◆ DESCRIPTION OF THE TASK ◆
If a line of the data below holds the string "misrouted", copy it.

Saved data entries
`src/hw/srp_pkg.sv`:
```
// Purpose: shared constants and types of the serial register port
// Assumes: 25 MHz system clock, host serial clock far slower
// Notes:   register map holds 32 byte-wide configuration slots
package srp_pkg;

	// register map geometry
	localparam int          SRP_ADDR_W       = 5;
	localparam int          SRP_NUM_REGS     = 32;
	localparam logic [7:0]  SRP_REG_RESET    = 8'h00;
	// reserved slot that reads as zero and ignores writes
	localparam logic [4:0]  SRP_RSVD_1E_ADDR = 5'h1E;
	localparam logic [7:0]  SRP_RSVD_1E_VAL  = 8'h00;
	// mode register holding the four-wire select bit
	localparam logic [4:0]  SRP_MODE_ADDR    = 5'h05;
	localparam int          SRP_FOUR_WIRE_B  = 6;

	// instruction byte fields
	localparam int          SRP_RW_B         = 7;
	localparam int          SRP_CNT_HI       = 6;
	localparam int          SRP_CNT_LO       = 5;
	localparam int          SRP_ADDR_HI      = 4;
	localparam logic [2:0]  SRP_LAST_BIT     = 3'h7;
	localparam logic [2:0]  SRP_BIT_ZERO     = 3'h0;
	localparam logic [2:0]  SRP_BIT_ONE      = 3'h1;
	localparam logic [1:0]  SRP_CNT_ZERO     = 2'h0;
	localparam logic [1:0]  SRP_CNT_ONE      = 2'h1;
	localparam logic [4:0]  SRP_ADDR_ONE     = 5'h01;

	// link timing
	localparam int          SRP_CLK_MHZ      = 25;
	localparam int          SRP_SCLK_NS      = 320;
	localparam int          SRP_SCLK_CYC     = (SRP_SCLK_NS * SRP_CLK_MHZ) / 1000;

	// port sequencer states
	typedef enum logic [3:0] {
		SRP_WAIT  = 4'h1,
		SRP_INSTR = 4'h2,
		SRP_DATA  = 4'h4,
		SRP_DONE  = 4'h8
	} srp_state_type;

	// pin drive bundle toward the pads
	typedef struct packed {
		logic sdio_out;
		logic sdio_oe_n;
		logic ser_data_out;
		logic sdo_oe_n;
	} srp_pins_type;

	// synchronised link view
	typedef struct packed {
		logic sclk_rise;
		logic sclk_fall;
		logic frame_n;
		logic data;
	} srp_link_type;

	typedef logic [SRP_NUM_REGS-1:0][7:0] srp_regs_type;

endpackage

```
`src/hw/srp_pin_sync.sv`:
```
// Purpose: bring serial pins into the system clock and find clock edges
// Assumes: pins are asynchronous to clk
// Notes:   edge detection reads only second and third stages
`timescale 1ns/10ps
module srp_pin_sync (
	// clock and reset
	input  wire logic                  clk,
	input  wire logic                  rst,
	input  wire logic                  ce,
	// raw pins
	input  wire logic                  sclk,
	input  wire logic                  frame_enable_n,
	input  wire logic                  sdio_in,
	// synchronised view
	output srp_pkg::srp_link_type      link
);
	import srp_pkg::*;

	logic [2:0] meta;
	logic [2:0] stable;
	logic       sclk_prev;
	logic [2:0] next_meta;
	logic [2:0] next_stable;
	logic       next_sclk_prev;

	// two stages per pin, plus previous clock level
	always_comb begin
		next_meta      = {sclk, frame_enable_n, sdio_in};
		next_stable    = meta;
		next_sclk_prev = stable[2];
	end

	always_ff @(posedge clk or posedge rst) begin
		if (rst) begin
			meta      <= 3'h2;
			stable    <= 3'h2;
			sclk_prev <= 1'b0;
		end else if (ce) begin
			meta      <= next_meta;
			stable    <= next_stable;
			sclk_prev <= next_sclk_prev;
		end
	end

	// edges of the host clock
	assign link = '{sclk_rise: stable[2] & ~sclk_prev, sclk_fall: ~stable[2] & sclk_prev,
		frame_n: stable[1], data: stable[0]};

endmodule

```
`src/hw/srp_port.sv`:
```
// Purpose: serial slave port giving the host access to all config registers but the reserved slot 1E
// Assumes: host serial clock at most clk/8, pins two-way via oe_n
// Notes:   output enables are low while this block drives the pin
`timescale 1ns/10ps
module srp_port (
	// clock and reset
	input  wire logic                  clk,
	input  wire logic                  rst,
	input  wire logic                  ce,
	// serial pins
	input  wire logic                  sclk,
	input  wire logic                  frame_enable_n,
	input  wire logic                  sdio_in,
	output logic                       sdio_out,
	output logic                       sdio_oe_n,
	output logic                       ser_data_out,
	output logic                       sdo_oe_n,
	// register contents toward the converter
	output srp_pkg::srp_regs_type      cfg_regs,
	output logic                       four_wire_select
);
	import srp_pkg::*;

	srp_link_type  link;
	srp_state_type state, next_state;
	srp_regs_type  regs, next_regs;
	srp_pins_type  pins, next_pins;
	logic [7:0]    shift, next_shift;
	logic [7:0]    tx, next_tx;
	logic [2:0]    bit_cnt, next_bit_cnt;
	logic [1:0]    left, next_left;
	logic [4:0]    addr, next_addr;
	logic          rw, next_rw;
	logic [7:0]    shifted;

	// read view of one slot, reserved slot reads fixed
	function automatic logic [7:0] reg_read(srp_regs_type r, logic [4:0] a);
		if (a == SRP_RSVD_1E_ADDR) begin
			return SRP_RSVD_1E_VAL;
		end else begin
			return r[a];
		end
	endfunction

	srp_pin_sync u_sync (
		.clk            (clk),
		.rst            (rst),
		.ce             (ce),
		.sclk           (sclk),
		.frame_enable_n (frame_enable_n),
		.sdio_in        (sdio_in),
		.link           (link)
	);

	assign shifted = {shift[6:0], link.data}; // msb first

	// sequencer, register file and pin drive next values
	always_comb begin
		next_state   = state;
		next_regs    = regs;
		next_pins    = pins;
		next_shift   = shift;
		next_tx      = tx;
		next_bit_cnt = bit_cnt;
		next_left    = left;
		next_addr    = addr;
		next_rw      = rw;
		if (link.frame_n) begin
			// frame over or aborted: drop partial byte, release pins
			next_state   = SRP_WAIT;
			next_bit_cnt = SRP_BIT_ZERO;
			next_shift   = 8'h00;
			next_pins    = '{sdio_out: 1'b0, sdio_oe_n: 1'b1,
				ser_data_out: 1'b0, sdo_oe_n: 1'b1};
		end else begin
			case (state)
				SRP_WAIT: begin
					next_state = SRP_INSTR; // first byte is instruction
				end
				SRP_INSTR: begin
					if (link.sclk_rise) begin
						next_shift   = shifted; // sample on rise
						next_bit_cnt = bit_cnt + SRP_BIT_ONE;
						if (bit_cnt == SRP_LAST_BIT) begin
							// decode direction, count, start address
							next_rw    = shifted[SRP_RW_B];
							next_left  = shifted[SRP_CNT_HI:SRP_CNT_LO];
							next_addr  = shifted[SRP_ADDR_HI:0];
							next_tx    = reg_read(regs, shifted[SRP_ADDR_HI:0]);
							next_state = SRP_DATA;
						end
					end
				end
				SRP_DATA: begin
					if (link.sclk_rise) begin
						next_shift   = shifted;
						next_bit_cnt = bit_cnt + SRP_BIT_ONE;
						if (bit_cnt == SRP_LAST_BIT) begin
							if (!rw && addr != SRP_RSVD_1E_ADDR) begin
								next_regs[addr] = shifted; // write access
							end
							if (left == SRP_CNT_ZERO) begin
								next_state = SRP_DONE;
							end else begin
								// next byte goes one register lower
								next_left = left - SRP_CNT_ONE;
								next_addr = addr - SRP_ADDR_ONE;
								next_tx   = reg_read(regs, addr - SRP_ADDR_ONE);
							end
						end
					end else if (link.sclk_fall && rw) begin
						// launch on fall, pin chosen by mode
						next_tx = {tx[6:0], 1'b0};
						next_pins.sdio_out     = tx[7];
						next_pins.ser_data_out = tx[7];
						next_pins.sdio_oe_n    = four_wire_select;
						next_pins.sdo_oe_n     = ~four_wire_select;
					end
				end
				SRP_DONE: begin
					if (link.sclk_fall && rw) begin
						// final fall: hold the line low until frame ends
						next_pins.sdio_out     = 1'b0;
						next_pins.ser_data_out = 1'b0;
					end
				end
				default: begin
					next_state = SRP_WAIT;
				end
			endcase
		end
	end

	always_ff @(posedge clk or posedge rst) begin
		if (rst) begin
			state   <= SRP_WAIT;
			regs    <= {SRP_NUM_REGS{SRP_REG_RESET}};
			pins    <= '{sdio_out: 1'b0, sdio_oe_n: 1'b1,
				ser_data_out: 1'b0, sdo_oe_n: 1'b1};
			shift   <= 8'h00;
			tx      <= 8'h00;
			bit_cnt <= SRP_BIT_ZERO;
			left    <= SRP_CNT_ZERO;
			addr    <= 5'h00;
			rw      <= 1'b0;
		end else if (ce) begin
			state   <= next_state;
			regs    <= next_regs;
			pins    <= next_pins;
			shift   <= next_shift;
			tx      <= next_tx;
			bit_cnt <= next_bit_cnt;
			left    <= next_left;
			addr    <= next_addr;
			rw      <= next_rw;
		end
	end

	// outputs straight from flops
	assign sdio_out         = pins.sdio_out;
	assign sdio_oe_n        = pins.sdio_oe_n;
	assign ser_data_out     = pins.ser_data_out;
	assign sdo_oe_n         = pins.sdo_oe_n;
	assign cfg_regs         = regs;
	assign four_wire_select = regs[SRP_MODE_ADDR][SRP_FOUR_WIRE_B];

	// checks
	chk_one_driver: assert property (@(posedge clk) disable iff (rst)
		!(!sdio_oe_n && !sdo_oe_n)) else $error("both data pins driven");
	chk_three_pin_out: assert property (@(posedge clk) disable iff (rst)
		ce && !four_wire_select && link.sclk_fall && rw && state == SRP_DATA
		&& !link.frame_n |=> !sdio_oe_n && sdo_oe_n) else $error("three-pin read misrouted");
	chk_four_pin_out: assert property (@(posedge clk) disable iff (rst)
		ce && four_wire_select && link.sclk_fall && rw && state == SRP_DATA
		&& !link.frame_n |=> sdio_oe_n && !sdo_oe_n) else $error("four-pin read misrouted");
	chk_instr_quiet: assert property (@(posedge clk) disable iff (rst)
		state == SRP_INSTR |-> sdio_oe_n && sdo_oe_n) else $error("drive during instruction");
	chk_done_low: assert property (@(posedge clk) disable iff (rst)
		ce && state == SRP_DONE && link.sclk_fall && rw && !link.frame_n
		|=> !sdio_out && !ser_data_out) else $error("tail not low");
	chk_frame_release: assert property (@(posedge clk) disable iff (rst)
		ce && link.frame_n |=> state == SRP_WAIT && bit_cnt == SRP_BIT_ZERO
		&& sdio_oe_n && sdo_oe_n) else $error("abort not cleared");
	chk_write_lands: assert property (@(posedge clk) disable iff (rst)
		ce && state == SRP_DATA && !rw && link.sclk_rise && bit_cnt == SRP_LAST_BIT
		&& !link.frame_n && addr != SRP_RSVD_1E_ADDR |=> regs[$past(addr)] == $past(shifted))
		else $error("write not stored");
	chk_addr_down: assert property (@(posedge clk) disable iff (rst)
		ce && state == SRP_DATA && link.sclk_rise && bit_cnt == SRP_LAST_BIT
		&& left != SRP_CNT_ZERO && !link.frame_n
		|=> addr == $past(addr) - SRP_ADDR_ONE) else $error("address not decremented");
	chk_count_decode: assert property (@(posedge clk) disable iff (rst)
		ce && state == SRP_INSTR && link.sclk_rise && bit_cnt == SRP_LAST_BIT
		&& !link.frame_n |=> left == $past(shifted[SRP_CNT_HI:SRP_CNT_LO])
		&& rw == $past(shifted[SRP_RW_B])) else $error("instruction decode wrong");
	chk_rsvd_zero: assert property (@(posedge clk) disable iff (rst)
		regs[SRP_RSVD_1E_ADDR] == SRP_REG_RESET) else $error("reserved slot written");

	cov_write_four: cover property (@(posedge clk) disable iff (rst)
		state == SRP_DATA && !rw && left == 2'h3);
	cov_read_three: cover property (@(posedge clk) disable iff (rst)
		state == SRP_DONE && rw && !sdio_oe_n);
	cov_read_four: cover property (@(posedge clk) disable iff (rst)
		state == SRP_DONE && rw && !sdo_oe_n);
	cov_abort: cover property (@(posedge clk) disable iff (rst)
		state == SRP_DATA && link.frame_n);

endmodule

```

◆ SOLUTION TO THE EXERCISE ◆
		&& !link.frame_n |=> !sdio_oe_n && sdo_oe_n) else $error("three-pin read misrouted");
		&& !link.frame_n |=> sdio_oe_n && !sdo_oe_n) else $error("four-pin read misrouted");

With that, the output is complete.